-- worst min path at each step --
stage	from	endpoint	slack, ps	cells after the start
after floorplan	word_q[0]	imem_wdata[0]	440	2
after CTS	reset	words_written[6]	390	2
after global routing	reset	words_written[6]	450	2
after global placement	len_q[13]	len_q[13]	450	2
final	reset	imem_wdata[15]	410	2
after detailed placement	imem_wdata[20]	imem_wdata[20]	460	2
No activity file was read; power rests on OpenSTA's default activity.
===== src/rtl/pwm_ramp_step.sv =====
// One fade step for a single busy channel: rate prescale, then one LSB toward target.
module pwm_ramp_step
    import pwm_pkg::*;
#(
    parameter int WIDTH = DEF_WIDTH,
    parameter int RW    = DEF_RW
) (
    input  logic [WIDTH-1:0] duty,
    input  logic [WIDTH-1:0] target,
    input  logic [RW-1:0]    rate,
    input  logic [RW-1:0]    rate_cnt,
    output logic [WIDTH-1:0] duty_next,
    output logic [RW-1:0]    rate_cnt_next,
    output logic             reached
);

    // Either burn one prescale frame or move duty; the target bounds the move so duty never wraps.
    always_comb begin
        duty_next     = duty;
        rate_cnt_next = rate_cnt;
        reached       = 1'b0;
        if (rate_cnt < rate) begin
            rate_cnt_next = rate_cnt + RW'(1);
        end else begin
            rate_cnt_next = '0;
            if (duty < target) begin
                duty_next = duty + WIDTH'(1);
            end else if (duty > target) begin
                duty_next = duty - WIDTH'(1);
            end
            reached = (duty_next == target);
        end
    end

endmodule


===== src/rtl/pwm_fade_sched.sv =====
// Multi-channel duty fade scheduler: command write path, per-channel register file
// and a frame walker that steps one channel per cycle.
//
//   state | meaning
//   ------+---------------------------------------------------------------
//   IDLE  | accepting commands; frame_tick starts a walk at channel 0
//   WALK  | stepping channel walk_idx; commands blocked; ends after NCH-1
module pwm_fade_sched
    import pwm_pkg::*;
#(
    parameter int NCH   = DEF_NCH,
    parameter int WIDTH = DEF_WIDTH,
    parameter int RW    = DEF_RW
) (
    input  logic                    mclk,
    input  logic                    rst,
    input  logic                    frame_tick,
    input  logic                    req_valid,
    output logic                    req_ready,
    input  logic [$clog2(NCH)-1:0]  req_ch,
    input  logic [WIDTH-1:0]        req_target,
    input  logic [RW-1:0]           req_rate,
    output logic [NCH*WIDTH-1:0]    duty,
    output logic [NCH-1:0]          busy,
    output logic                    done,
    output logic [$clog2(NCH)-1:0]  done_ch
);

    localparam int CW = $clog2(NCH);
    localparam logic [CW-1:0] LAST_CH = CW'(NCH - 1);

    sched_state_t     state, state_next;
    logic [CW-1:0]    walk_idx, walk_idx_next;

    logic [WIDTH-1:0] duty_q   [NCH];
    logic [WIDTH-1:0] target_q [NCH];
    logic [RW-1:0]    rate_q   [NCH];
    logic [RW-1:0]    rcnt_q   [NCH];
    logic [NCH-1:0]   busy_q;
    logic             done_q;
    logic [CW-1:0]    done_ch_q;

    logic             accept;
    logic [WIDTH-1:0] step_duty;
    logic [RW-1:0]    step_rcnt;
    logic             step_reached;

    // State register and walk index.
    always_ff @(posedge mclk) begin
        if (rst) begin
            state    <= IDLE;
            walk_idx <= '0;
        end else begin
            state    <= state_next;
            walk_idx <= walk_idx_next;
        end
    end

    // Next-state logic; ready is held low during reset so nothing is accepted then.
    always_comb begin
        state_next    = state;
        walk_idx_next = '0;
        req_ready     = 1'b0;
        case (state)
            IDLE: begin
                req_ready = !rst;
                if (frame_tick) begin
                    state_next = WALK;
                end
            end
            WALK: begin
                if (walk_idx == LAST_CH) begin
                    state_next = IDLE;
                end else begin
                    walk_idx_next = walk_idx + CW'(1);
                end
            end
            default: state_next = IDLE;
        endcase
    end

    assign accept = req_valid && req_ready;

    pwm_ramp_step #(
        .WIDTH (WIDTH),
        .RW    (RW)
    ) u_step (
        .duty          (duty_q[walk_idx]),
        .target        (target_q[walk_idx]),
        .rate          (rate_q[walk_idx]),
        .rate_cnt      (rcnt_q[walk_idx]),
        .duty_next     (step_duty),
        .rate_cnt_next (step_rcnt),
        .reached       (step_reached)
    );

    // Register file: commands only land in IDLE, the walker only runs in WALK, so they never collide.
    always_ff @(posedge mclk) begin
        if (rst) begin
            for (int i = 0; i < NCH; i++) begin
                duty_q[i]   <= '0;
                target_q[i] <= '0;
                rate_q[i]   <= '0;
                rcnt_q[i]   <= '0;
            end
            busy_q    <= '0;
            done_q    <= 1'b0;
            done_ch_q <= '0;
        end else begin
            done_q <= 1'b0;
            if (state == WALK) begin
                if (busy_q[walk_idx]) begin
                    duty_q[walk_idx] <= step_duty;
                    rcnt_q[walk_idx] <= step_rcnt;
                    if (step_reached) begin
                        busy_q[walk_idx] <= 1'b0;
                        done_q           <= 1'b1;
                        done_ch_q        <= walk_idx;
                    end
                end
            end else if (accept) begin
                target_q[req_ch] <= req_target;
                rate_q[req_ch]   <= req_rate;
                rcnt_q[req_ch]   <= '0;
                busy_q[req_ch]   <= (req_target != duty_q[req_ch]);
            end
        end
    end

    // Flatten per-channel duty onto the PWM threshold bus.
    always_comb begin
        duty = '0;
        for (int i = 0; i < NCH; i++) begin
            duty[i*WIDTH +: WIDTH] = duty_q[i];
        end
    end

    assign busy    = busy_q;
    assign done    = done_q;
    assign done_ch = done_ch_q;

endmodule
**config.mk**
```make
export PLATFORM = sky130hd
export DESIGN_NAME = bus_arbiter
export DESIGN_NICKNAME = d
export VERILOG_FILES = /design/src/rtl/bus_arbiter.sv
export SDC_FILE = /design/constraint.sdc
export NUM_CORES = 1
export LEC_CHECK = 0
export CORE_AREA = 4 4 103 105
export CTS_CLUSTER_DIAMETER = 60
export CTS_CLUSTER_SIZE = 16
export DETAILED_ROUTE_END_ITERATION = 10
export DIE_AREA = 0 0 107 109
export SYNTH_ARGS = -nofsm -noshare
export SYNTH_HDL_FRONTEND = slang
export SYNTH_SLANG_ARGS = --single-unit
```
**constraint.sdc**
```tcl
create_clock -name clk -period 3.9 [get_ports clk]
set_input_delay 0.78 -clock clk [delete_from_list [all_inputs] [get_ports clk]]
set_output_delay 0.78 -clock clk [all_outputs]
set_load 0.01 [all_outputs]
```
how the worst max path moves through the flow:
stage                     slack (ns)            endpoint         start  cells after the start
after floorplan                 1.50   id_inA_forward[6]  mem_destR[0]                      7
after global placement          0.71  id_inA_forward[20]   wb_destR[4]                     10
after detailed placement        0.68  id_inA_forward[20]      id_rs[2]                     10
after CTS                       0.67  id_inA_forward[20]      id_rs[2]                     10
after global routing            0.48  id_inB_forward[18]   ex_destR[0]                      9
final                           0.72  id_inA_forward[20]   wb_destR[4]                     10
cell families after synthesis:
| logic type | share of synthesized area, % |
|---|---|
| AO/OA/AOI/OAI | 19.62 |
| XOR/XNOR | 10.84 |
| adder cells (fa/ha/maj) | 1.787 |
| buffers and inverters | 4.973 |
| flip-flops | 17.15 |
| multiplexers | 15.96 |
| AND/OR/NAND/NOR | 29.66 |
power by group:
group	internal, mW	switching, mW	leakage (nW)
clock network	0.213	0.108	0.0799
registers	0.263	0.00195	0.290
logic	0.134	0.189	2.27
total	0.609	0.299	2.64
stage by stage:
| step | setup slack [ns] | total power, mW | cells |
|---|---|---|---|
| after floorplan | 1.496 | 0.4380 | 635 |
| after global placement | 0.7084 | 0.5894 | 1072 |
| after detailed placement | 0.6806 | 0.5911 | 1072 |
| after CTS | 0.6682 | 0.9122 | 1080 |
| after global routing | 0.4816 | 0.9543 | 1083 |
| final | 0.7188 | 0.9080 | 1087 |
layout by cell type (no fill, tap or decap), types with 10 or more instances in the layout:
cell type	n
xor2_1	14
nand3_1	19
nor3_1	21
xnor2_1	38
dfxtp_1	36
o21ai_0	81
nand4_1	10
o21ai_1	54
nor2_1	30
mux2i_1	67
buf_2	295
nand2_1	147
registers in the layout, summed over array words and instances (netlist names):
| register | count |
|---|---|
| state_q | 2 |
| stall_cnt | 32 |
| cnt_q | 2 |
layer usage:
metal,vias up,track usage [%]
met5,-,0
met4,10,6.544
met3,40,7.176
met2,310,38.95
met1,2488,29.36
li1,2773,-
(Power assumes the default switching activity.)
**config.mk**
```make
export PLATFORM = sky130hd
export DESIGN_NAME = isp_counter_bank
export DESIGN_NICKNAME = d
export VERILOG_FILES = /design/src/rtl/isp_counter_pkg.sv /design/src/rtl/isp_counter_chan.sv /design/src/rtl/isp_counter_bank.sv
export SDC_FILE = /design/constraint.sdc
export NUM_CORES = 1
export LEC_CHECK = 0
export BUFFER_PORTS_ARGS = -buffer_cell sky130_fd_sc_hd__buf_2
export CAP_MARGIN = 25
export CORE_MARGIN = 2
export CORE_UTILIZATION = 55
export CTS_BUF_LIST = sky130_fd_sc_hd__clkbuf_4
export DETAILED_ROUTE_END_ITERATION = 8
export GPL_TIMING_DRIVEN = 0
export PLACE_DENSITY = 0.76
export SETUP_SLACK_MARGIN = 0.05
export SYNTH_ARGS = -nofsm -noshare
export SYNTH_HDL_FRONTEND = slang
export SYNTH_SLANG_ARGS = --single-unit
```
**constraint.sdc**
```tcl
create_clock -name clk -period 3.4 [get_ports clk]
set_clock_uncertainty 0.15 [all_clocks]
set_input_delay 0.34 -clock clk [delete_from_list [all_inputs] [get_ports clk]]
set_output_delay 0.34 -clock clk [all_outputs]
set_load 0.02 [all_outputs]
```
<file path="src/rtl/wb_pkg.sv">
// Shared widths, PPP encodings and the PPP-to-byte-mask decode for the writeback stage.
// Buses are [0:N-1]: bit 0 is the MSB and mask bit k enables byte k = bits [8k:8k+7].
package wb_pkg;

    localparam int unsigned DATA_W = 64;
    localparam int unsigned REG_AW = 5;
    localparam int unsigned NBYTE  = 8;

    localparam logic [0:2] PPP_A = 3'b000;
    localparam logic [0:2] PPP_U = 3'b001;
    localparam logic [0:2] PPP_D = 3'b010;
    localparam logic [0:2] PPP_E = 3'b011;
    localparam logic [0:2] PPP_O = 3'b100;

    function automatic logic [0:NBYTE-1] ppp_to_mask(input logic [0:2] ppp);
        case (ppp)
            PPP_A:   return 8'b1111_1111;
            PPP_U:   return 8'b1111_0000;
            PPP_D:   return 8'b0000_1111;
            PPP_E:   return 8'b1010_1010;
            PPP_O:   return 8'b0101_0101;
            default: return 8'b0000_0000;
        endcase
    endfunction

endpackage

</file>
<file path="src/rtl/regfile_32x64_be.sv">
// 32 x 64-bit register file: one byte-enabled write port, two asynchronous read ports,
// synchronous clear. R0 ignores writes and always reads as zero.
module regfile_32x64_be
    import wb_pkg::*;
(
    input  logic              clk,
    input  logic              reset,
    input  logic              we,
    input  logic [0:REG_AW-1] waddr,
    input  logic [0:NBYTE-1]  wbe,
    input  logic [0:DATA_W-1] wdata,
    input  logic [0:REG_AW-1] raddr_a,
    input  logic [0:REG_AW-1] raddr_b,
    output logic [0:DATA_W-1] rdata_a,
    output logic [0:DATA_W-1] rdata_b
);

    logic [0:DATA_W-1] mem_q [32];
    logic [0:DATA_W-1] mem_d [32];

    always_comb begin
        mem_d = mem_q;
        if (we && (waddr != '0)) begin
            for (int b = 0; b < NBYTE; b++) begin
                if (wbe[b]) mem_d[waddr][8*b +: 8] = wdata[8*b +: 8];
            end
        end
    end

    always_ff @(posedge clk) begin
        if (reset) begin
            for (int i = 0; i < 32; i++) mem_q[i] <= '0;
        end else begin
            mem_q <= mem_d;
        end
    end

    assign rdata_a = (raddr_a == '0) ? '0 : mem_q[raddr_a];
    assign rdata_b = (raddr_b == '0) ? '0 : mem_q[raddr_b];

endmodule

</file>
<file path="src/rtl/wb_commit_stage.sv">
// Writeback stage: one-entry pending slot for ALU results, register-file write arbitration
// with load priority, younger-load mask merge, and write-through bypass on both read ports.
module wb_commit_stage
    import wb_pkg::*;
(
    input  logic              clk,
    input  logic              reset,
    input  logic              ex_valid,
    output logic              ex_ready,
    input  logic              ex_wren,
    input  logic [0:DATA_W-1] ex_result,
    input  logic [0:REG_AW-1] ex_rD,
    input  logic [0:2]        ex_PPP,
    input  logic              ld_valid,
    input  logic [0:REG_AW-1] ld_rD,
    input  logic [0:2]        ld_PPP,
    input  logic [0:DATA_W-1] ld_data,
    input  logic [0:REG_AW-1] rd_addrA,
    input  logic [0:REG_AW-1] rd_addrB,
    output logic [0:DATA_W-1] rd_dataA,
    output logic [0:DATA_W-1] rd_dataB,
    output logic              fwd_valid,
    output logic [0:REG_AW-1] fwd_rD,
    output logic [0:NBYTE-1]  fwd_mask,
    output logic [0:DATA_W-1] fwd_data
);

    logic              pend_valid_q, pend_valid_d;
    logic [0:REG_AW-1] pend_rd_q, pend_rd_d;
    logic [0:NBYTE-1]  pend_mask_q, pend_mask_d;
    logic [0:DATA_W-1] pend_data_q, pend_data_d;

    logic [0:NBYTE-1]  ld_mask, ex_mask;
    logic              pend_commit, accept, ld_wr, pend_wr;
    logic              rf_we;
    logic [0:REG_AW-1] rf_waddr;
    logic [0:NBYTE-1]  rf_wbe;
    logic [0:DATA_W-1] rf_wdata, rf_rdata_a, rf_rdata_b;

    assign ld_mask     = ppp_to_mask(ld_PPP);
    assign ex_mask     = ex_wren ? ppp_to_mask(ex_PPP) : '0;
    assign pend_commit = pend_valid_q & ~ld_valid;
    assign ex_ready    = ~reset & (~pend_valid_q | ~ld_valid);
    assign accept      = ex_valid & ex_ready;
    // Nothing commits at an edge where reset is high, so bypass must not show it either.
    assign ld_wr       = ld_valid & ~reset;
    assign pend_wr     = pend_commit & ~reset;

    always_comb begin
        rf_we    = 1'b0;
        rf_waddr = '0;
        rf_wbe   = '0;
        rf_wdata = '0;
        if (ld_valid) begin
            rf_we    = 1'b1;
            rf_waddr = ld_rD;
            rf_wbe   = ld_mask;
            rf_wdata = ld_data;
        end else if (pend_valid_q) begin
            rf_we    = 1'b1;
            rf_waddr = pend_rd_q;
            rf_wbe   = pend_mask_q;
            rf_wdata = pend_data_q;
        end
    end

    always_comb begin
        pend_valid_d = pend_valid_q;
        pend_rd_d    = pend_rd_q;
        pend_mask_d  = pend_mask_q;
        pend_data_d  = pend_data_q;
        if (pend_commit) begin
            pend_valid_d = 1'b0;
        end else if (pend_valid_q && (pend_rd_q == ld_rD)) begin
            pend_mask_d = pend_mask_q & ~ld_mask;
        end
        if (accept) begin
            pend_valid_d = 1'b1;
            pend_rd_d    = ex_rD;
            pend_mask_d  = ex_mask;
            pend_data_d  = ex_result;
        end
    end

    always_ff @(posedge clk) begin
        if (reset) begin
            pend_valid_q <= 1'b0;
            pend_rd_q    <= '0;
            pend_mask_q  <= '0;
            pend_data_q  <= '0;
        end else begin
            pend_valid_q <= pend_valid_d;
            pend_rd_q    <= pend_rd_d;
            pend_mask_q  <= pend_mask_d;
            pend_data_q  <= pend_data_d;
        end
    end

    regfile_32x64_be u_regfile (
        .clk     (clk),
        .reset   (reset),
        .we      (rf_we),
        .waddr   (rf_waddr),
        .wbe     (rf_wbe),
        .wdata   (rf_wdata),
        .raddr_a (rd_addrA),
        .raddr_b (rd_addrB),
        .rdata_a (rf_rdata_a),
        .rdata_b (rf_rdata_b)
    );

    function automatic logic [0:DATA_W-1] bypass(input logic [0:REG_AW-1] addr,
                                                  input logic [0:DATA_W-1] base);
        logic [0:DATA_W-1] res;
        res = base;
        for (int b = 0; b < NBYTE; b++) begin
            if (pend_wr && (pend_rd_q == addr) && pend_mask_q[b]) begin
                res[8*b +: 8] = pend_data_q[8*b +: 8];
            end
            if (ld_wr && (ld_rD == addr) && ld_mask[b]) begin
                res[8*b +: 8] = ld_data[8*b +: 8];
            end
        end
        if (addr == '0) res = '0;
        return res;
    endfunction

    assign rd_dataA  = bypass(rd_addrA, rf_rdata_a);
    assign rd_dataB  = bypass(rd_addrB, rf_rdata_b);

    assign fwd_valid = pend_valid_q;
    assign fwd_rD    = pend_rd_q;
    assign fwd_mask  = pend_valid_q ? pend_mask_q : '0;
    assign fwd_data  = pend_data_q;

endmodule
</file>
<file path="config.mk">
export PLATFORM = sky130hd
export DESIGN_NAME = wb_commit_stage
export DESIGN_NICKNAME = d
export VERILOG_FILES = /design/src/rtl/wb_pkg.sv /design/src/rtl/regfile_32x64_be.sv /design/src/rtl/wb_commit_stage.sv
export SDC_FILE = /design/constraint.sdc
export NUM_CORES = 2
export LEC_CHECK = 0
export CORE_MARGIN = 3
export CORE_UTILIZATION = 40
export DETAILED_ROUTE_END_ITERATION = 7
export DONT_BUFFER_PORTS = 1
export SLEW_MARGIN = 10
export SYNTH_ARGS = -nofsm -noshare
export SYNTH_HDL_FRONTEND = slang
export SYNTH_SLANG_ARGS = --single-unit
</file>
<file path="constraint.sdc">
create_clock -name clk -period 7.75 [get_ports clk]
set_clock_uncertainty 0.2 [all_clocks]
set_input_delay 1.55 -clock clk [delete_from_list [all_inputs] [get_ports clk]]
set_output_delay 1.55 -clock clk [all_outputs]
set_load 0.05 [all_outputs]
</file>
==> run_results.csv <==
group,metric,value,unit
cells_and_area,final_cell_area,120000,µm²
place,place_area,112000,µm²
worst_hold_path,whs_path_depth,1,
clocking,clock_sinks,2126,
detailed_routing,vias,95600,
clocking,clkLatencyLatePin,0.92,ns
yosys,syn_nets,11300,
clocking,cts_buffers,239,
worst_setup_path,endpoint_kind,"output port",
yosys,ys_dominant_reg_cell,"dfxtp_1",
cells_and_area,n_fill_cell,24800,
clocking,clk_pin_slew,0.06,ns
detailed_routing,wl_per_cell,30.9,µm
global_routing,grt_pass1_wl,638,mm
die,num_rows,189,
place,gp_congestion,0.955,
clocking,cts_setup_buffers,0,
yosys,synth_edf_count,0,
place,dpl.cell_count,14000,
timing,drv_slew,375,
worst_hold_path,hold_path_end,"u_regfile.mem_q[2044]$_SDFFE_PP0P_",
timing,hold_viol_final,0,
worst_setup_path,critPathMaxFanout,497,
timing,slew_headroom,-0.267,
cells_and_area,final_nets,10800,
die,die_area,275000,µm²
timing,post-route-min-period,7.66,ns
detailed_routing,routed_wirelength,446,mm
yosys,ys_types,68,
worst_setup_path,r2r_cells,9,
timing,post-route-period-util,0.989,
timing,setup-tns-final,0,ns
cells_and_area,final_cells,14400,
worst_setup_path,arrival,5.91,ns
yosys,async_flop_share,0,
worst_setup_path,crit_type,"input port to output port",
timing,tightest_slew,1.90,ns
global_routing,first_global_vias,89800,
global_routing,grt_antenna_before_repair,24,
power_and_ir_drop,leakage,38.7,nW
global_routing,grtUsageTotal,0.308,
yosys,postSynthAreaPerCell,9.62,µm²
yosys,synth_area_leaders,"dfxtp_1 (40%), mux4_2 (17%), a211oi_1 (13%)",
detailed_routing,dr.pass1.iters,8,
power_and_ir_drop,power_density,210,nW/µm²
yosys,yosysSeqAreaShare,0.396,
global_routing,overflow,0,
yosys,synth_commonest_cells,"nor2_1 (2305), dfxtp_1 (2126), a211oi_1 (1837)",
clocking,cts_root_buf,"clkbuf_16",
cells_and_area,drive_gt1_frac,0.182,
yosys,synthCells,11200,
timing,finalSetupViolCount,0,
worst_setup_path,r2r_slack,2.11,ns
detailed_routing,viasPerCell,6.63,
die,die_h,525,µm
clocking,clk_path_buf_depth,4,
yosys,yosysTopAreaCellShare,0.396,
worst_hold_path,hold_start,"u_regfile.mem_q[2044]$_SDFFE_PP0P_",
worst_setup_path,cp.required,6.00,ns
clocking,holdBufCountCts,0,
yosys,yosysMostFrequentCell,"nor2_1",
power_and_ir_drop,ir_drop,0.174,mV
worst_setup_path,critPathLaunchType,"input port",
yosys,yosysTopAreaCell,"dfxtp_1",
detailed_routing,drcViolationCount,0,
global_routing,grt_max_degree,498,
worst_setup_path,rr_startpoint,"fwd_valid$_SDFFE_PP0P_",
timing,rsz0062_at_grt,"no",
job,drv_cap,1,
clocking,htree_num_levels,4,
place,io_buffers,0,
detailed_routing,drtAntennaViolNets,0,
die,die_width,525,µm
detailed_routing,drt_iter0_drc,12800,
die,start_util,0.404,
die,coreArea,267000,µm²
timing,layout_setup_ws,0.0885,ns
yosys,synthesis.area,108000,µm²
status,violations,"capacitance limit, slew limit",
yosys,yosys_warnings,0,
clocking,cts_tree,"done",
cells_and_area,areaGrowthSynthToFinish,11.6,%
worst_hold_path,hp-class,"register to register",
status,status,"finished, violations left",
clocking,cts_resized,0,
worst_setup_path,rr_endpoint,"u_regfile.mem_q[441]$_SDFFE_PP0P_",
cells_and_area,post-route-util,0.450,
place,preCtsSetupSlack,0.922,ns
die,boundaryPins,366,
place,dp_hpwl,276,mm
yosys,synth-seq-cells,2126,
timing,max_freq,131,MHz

# WHAT YOU SHOULD DO
Report the lines above that contain "floorplan".

# ANSWER FOR THIS EXERCISE
after floorplan	word_q[0]	imem_wdata[0]	440	2
after floorplan                 1.50   id_inA_forward[6]  mem_destR[0]                      7
| after floorplan | 1.496 | 0.4380 | 635 |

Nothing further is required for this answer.